(Exercise prompt)
When the line containing "sky130_fd_sc_hd__a211o_1,0.27" is reached, include it and end there; set down verbatim every line before it, starting at the top of the records.

---+---

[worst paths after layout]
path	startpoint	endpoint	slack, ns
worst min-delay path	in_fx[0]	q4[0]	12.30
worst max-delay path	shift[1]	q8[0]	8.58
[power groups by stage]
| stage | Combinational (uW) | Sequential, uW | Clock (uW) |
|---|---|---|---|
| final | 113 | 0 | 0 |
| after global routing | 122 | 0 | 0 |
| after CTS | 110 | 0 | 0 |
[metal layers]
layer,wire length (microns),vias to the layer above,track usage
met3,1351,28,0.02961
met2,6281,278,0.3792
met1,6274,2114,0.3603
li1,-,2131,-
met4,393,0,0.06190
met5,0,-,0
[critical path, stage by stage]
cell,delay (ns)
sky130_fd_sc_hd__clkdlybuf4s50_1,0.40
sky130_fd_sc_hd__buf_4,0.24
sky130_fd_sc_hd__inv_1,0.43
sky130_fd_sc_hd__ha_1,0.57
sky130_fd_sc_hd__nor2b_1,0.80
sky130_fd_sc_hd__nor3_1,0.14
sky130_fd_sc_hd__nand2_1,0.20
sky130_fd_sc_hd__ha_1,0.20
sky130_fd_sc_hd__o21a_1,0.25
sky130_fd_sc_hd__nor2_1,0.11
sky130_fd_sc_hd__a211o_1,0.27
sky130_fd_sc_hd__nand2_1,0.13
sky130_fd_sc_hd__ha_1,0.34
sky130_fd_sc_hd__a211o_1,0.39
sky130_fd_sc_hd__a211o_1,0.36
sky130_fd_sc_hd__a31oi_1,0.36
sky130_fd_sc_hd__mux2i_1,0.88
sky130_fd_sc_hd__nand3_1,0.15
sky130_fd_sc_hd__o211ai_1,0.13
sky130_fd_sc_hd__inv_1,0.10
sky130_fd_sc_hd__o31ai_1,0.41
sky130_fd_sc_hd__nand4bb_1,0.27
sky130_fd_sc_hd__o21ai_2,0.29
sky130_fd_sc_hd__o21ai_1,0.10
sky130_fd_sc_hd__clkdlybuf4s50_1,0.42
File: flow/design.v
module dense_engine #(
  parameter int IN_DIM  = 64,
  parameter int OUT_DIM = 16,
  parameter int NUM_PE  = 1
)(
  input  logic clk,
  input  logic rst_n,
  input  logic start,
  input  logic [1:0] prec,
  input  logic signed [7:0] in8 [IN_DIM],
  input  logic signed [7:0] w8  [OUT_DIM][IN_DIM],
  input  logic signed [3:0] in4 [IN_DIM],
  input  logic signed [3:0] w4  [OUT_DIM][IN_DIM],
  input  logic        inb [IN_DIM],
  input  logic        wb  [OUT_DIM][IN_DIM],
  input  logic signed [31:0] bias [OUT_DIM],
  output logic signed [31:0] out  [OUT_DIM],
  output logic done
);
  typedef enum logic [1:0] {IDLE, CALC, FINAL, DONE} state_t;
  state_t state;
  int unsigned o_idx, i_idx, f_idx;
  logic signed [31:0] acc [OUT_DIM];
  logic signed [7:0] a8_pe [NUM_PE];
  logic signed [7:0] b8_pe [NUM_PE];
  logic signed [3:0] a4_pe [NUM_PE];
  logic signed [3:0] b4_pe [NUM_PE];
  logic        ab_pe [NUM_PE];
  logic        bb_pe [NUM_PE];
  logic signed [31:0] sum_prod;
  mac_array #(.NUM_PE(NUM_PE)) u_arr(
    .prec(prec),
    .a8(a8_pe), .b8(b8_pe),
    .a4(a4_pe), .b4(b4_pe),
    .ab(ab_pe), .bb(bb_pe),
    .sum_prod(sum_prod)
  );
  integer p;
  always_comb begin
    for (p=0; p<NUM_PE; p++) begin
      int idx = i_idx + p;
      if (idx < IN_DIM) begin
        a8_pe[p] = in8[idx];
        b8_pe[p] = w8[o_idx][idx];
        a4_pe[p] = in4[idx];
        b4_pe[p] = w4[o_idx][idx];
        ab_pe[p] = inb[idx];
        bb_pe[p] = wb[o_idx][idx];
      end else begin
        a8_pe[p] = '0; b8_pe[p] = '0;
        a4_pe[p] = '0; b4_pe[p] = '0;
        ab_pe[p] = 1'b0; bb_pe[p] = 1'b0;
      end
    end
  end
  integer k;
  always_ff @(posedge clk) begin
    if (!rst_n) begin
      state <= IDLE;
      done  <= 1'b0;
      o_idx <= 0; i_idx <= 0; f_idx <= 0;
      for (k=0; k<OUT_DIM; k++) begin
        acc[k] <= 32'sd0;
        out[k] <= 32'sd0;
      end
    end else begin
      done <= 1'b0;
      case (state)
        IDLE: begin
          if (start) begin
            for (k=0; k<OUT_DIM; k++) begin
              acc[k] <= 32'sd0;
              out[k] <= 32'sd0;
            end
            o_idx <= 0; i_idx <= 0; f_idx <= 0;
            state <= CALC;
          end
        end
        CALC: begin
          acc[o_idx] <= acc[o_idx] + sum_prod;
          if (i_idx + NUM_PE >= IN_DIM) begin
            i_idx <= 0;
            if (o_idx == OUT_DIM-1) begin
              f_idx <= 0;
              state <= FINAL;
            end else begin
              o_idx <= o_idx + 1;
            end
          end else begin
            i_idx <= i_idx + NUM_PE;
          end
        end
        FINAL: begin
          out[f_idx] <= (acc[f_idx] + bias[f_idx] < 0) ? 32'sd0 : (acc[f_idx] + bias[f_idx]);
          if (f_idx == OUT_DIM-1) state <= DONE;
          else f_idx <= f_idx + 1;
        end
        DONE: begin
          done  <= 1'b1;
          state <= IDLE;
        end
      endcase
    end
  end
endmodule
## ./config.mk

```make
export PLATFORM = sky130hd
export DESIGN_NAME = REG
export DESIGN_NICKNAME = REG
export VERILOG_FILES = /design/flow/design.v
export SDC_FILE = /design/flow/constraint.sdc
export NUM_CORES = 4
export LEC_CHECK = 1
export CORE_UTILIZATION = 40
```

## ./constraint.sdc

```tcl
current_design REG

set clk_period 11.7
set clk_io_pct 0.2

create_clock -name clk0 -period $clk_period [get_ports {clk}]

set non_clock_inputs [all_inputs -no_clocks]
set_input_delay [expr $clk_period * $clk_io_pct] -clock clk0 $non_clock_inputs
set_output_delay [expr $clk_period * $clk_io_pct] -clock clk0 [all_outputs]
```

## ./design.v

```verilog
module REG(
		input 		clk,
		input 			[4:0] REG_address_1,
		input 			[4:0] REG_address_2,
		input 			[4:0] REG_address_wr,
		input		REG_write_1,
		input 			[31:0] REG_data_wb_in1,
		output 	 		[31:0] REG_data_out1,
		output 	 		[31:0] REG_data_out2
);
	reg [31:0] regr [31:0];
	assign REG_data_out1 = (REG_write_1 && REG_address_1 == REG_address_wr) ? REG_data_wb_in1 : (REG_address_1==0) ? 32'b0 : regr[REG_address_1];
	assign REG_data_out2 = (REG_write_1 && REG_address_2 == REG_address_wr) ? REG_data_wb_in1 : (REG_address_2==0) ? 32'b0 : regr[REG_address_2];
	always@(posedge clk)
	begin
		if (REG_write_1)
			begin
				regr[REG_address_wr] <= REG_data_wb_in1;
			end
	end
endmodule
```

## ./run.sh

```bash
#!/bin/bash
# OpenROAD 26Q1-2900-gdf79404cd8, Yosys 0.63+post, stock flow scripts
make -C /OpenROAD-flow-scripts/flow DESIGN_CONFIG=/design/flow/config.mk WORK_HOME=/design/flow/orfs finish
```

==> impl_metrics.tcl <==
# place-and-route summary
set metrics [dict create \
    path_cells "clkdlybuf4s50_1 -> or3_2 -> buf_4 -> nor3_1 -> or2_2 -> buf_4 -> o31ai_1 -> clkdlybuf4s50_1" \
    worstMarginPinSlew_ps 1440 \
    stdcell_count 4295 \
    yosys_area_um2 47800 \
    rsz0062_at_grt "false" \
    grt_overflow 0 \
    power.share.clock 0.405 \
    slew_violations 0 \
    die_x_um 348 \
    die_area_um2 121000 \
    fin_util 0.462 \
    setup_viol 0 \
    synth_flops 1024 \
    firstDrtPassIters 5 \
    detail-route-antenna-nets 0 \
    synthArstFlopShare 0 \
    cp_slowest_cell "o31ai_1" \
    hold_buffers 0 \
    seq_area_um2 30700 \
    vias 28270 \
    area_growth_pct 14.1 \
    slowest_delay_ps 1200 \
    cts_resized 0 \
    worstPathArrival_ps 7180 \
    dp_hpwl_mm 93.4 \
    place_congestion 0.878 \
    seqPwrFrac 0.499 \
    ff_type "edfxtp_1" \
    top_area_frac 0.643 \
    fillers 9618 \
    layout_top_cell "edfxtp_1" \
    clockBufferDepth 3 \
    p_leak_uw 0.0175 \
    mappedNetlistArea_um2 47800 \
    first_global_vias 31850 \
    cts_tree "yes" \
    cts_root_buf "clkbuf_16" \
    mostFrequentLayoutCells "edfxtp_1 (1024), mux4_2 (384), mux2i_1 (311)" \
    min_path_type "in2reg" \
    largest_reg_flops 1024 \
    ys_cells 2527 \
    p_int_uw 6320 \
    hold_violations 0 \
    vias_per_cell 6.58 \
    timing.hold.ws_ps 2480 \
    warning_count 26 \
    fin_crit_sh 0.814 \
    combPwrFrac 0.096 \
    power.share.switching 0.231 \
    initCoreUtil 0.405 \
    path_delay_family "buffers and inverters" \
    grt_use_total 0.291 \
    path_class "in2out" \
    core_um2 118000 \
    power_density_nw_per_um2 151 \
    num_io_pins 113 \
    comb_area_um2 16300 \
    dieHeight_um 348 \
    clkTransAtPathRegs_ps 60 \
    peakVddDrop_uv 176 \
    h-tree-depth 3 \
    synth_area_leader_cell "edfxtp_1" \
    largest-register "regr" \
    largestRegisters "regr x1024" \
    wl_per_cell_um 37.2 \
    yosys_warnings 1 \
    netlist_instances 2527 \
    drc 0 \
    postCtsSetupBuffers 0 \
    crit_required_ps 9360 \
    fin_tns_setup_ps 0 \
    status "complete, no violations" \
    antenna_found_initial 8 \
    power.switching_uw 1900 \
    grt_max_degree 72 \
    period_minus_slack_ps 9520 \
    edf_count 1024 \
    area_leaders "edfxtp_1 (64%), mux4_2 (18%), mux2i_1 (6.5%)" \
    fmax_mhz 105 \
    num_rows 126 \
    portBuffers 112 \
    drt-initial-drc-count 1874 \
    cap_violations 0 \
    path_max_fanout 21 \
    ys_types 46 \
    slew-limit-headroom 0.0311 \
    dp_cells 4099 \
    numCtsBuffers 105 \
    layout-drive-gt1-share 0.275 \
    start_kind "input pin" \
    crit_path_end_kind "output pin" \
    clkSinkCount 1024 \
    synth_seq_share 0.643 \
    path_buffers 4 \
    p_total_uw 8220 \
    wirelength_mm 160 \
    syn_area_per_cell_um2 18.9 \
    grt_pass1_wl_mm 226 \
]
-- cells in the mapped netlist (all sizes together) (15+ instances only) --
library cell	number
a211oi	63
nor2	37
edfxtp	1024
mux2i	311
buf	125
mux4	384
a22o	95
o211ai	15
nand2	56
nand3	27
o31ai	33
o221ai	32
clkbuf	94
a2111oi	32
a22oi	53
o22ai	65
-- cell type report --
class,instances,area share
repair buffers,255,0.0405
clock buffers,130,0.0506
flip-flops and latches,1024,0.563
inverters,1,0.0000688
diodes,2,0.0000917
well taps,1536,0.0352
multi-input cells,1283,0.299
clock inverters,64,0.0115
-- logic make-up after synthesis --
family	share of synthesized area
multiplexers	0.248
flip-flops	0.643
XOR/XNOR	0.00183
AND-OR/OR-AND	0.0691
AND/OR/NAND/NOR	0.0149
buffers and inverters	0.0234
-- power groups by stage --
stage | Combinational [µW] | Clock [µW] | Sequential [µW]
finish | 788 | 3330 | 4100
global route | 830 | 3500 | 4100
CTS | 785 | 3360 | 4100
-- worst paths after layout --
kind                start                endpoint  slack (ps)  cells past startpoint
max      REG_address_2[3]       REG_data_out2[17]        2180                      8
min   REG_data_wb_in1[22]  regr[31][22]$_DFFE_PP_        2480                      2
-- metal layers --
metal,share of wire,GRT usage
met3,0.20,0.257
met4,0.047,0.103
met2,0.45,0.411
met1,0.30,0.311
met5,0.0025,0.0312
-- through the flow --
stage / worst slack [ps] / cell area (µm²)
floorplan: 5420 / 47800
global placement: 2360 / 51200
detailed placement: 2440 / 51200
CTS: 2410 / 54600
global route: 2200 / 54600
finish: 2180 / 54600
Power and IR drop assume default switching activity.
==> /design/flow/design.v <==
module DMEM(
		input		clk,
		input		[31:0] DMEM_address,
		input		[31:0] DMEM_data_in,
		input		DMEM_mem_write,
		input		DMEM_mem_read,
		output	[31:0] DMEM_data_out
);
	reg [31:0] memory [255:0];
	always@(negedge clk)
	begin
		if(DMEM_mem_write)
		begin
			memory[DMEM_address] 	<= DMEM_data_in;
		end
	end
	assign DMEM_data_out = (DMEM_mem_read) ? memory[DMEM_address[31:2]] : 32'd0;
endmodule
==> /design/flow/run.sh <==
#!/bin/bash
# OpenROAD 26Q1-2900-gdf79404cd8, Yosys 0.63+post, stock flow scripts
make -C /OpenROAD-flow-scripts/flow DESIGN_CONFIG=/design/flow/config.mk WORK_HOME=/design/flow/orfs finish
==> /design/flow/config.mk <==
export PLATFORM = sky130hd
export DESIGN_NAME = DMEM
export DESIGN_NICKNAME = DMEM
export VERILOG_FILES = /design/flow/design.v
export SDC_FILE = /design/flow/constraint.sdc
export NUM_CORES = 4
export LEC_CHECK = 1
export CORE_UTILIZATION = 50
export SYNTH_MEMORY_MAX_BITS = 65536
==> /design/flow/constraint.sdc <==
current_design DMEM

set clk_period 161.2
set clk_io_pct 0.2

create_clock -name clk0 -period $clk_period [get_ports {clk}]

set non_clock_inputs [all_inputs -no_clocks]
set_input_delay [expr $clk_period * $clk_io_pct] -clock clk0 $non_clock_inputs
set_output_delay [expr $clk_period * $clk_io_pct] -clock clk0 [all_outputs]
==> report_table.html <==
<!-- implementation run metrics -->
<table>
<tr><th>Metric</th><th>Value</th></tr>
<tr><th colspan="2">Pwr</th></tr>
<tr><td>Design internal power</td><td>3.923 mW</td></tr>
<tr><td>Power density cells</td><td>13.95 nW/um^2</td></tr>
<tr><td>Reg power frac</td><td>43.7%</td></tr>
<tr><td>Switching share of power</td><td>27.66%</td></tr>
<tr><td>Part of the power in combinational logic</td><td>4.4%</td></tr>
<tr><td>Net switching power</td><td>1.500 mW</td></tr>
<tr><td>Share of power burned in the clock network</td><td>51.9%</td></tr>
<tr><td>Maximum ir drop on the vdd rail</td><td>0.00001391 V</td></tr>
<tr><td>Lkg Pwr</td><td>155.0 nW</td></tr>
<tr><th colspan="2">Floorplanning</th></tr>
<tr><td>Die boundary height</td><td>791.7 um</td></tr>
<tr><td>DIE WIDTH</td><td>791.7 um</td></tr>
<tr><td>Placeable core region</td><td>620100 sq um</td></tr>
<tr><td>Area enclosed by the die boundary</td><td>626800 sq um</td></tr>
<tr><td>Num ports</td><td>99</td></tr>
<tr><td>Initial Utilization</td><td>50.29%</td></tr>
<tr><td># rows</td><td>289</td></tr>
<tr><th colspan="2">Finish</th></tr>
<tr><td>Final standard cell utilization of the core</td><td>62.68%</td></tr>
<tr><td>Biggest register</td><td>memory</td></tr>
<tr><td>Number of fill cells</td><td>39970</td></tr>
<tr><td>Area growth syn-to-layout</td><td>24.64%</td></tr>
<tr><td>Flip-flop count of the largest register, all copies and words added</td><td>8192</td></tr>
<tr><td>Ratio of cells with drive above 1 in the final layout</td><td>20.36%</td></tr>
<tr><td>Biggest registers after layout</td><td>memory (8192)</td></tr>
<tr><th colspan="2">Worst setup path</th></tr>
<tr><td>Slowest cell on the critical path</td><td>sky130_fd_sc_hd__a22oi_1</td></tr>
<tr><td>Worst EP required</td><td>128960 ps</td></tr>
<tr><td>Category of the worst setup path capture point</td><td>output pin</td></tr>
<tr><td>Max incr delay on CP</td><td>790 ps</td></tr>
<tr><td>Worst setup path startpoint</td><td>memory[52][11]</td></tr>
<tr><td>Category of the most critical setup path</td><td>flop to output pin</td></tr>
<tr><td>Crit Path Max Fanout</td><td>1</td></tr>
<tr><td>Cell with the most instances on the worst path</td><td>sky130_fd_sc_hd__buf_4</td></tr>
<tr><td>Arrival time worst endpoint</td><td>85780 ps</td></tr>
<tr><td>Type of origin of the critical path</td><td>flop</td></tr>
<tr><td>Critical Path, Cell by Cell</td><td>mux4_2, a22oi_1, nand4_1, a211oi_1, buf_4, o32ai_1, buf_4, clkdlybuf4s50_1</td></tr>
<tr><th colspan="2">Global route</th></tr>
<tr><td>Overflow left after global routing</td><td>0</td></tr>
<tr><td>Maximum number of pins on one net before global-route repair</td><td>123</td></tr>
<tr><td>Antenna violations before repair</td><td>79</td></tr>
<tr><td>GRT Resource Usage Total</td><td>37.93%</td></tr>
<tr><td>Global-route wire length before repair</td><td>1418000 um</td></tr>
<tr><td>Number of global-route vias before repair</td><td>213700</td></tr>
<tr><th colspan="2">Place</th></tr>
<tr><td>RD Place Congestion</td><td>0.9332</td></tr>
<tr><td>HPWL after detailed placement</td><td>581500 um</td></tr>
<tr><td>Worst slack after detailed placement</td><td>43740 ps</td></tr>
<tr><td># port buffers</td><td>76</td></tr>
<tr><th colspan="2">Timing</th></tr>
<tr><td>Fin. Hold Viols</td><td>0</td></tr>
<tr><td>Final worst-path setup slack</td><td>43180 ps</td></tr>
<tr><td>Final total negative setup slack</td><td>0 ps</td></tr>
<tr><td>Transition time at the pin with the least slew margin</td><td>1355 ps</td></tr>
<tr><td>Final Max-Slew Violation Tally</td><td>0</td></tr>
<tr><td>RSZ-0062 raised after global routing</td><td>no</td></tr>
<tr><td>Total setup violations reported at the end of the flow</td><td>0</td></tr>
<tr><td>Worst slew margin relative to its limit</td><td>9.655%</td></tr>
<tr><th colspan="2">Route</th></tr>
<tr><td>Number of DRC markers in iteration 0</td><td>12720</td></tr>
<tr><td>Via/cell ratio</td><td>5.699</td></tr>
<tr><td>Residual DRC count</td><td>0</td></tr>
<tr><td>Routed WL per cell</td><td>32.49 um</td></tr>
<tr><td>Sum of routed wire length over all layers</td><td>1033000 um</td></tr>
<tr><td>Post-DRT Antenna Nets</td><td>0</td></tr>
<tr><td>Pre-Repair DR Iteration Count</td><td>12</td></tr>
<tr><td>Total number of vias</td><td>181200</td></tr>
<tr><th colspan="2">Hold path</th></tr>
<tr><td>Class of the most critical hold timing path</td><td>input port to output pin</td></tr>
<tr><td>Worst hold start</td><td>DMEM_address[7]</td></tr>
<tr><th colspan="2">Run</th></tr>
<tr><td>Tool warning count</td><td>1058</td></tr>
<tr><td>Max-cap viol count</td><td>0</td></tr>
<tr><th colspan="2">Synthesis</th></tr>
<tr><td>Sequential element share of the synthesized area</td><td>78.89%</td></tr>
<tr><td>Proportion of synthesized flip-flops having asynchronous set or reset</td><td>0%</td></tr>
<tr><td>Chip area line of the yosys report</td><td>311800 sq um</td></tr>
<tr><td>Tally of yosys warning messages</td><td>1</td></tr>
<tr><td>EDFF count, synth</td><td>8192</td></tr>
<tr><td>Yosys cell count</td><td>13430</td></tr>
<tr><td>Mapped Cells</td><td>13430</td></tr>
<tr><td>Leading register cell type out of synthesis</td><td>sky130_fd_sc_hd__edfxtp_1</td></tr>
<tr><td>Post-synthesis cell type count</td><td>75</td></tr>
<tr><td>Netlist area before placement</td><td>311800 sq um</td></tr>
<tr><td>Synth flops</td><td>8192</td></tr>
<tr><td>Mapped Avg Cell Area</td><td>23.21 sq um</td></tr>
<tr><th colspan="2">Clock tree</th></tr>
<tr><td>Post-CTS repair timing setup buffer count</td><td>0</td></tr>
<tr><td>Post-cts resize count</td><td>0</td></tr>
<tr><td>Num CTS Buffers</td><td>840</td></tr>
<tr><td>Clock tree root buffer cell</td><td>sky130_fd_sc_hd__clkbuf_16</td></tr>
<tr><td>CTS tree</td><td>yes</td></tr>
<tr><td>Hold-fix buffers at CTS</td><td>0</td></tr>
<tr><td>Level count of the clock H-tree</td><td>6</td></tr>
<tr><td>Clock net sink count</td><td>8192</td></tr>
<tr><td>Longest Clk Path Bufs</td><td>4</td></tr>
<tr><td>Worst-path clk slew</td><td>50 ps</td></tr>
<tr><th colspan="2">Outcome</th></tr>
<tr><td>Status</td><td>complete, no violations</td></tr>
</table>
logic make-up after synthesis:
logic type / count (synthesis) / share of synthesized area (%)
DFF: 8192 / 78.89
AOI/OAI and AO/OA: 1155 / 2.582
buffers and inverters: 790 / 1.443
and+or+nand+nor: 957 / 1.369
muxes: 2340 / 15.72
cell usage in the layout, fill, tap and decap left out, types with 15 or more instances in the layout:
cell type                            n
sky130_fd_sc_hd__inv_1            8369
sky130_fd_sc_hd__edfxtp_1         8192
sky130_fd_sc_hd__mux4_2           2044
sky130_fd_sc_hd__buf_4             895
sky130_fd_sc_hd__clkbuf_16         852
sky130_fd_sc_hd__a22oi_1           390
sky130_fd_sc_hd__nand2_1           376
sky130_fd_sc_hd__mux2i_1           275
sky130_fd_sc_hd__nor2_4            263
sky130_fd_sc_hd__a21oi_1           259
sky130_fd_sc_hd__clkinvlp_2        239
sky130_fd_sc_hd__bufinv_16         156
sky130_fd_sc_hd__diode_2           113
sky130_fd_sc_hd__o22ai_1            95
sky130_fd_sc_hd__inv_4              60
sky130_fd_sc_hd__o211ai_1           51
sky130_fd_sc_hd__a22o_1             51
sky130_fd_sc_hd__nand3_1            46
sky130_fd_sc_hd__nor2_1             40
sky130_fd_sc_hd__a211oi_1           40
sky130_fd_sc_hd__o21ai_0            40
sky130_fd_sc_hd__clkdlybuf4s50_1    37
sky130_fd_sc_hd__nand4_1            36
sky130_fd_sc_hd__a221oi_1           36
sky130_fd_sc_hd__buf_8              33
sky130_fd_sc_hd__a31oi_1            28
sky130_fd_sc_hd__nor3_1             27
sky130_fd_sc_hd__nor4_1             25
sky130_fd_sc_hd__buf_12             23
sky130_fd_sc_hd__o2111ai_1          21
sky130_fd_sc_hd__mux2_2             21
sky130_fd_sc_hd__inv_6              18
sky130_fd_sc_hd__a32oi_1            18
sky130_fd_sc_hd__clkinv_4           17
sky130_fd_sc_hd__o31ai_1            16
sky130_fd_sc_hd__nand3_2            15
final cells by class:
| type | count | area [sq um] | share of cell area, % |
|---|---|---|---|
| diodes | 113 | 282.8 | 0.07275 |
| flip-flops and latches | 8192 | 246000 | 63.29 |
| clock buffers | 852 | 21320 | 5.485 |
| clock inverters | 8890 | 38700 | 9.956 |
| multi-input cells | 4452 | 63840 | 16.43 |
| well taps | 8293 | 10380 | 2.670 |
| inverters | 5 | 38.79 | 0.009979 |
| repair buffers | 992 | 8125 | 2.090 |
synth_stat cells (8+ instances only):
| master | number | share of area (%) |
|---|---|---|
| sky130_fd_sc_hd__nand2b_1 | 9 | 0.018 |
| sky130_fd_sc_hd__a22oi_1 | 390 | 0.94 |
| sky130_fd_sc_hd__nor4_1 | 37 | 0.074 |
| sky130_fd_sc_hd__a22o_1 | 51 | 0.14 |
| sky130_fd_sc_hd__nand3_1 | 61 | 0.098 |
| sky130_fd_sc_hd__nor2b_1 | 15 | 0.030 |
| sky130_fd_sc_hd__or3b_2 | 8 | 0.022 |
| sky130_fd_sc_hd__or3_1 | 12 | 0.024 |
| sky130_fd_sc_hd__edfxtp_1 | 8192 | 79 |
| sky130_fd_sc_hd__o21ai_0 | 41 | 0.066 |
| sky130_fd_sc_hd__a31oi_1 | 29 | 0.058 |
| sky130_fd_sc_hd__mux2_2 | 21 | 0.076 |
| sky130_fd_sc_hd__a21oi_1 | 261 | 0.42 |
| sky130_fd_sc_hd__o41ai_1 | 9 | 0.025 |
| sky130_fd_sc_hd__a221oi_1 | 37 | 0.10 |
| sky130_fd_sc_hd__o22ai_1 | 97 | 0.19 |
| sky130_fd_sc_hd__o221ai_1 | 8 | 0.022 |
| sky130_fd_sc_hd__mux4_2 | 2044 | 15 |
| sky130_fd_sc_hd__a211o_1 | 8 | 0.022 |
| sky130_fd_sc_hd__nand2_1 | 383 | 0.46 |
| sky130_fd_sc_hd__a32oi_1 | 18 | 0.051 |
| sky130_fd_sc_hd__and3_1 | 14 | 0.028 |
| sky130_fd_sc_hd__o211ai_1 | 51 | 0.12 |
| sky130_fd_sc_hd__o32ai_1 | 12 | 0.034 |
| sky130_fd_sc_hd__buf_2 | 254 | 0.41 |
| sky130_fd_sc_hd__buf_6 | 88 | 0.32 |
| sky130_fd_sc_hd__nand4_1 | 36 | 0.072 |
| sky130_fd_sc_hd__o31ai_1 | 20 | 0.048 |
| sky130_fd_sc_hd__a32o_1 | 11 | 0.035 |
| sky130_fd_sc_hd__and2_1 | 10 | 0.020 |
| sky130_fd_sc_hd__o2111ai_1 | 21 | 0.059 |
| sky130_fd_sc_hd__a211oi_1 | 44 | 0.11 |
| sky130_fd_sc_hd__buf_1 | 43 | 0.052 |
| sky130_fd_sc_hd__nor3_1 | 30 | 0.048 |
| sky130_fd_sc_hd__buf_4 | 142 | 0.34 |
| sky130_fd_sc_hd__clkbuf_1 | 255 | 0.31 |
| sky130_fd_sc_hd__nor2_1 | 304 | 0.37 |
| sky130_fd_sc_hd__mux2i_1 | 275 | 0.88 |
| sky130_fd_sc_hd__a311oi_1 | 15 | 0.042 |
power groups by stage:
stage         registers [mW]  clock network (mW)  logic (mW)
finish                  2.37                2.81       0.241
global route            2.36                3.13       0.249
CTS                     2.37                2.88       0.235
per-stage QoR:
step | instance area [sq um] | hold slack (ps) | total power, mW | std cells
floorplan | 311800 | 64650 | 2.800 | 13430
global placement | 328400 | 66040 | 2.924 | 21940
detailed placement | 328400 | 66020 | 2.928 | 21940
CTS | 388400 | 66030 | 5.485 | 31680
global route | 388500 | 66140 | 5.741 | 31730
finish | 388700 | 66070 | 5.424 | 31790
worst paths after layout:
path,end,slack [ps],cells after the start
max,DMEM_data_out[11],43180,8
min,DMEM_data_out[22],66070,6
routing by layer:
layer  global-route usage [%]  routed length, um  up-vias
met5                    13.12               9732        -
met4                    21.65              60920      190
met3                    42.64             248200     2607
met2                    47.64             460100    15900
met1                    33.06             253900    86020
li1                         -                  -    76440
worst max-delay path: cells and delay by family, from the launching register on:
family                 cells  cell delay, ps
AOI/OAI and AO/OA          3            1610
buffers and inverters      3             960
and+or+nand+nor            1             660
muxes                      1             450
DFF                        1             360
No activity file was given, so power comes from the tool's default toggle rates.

---+---

(Expected output)
[worst paths after layout]
path	startpoint	endpoint	slack, ns
worst min-delay path	in_fx[0]	q4[0]	12.30
worst max-delay path	shift[1]	q8[0]	8.58
[power groups by stage]
| stage | Combinational (uW) | Sequential, uW | Clock (uW) |
|---|---|---|---|
| final | 113 | 0 | 0 |
| after global routing | 122 | 0 | 0 |
| after CTS | 110 | 0 | 0 |
[metal layers]
layer,wire length (microns),vias to the layer above,track usage
met3,1351,28,0.02961
met2,6281,278,0.3792
met1,6274,2114,0.3603
li1,-,2131,-
met4,393,0,0.06190
met5,0,-,0
[critical path, stage by stage]
cell,delay (ns)
sky130_fd_sc_hd__clkdlybuf4s50_1,0.40
sky130_fd_sc_hd__buf_4,0.24
sky130_fd_sc_hd__inv_1,0.43
sky130_fd_sc_hd__ha_1,0.57
sky130_fd_sc_hd__nor2b_1,0.80
sky130_fd_sc_hd__nor3_1,0.14
sky130_fd_sc_hd__nand2_1,0.20
sky130_fd_sc_hd__ha_1,0.20
sky130_fd_sc_hd__o21a_1,0.25
sky130_fd_sc_hd__nor2_1,0.11
sky130_fd_sc_hd__a211o_1,0.27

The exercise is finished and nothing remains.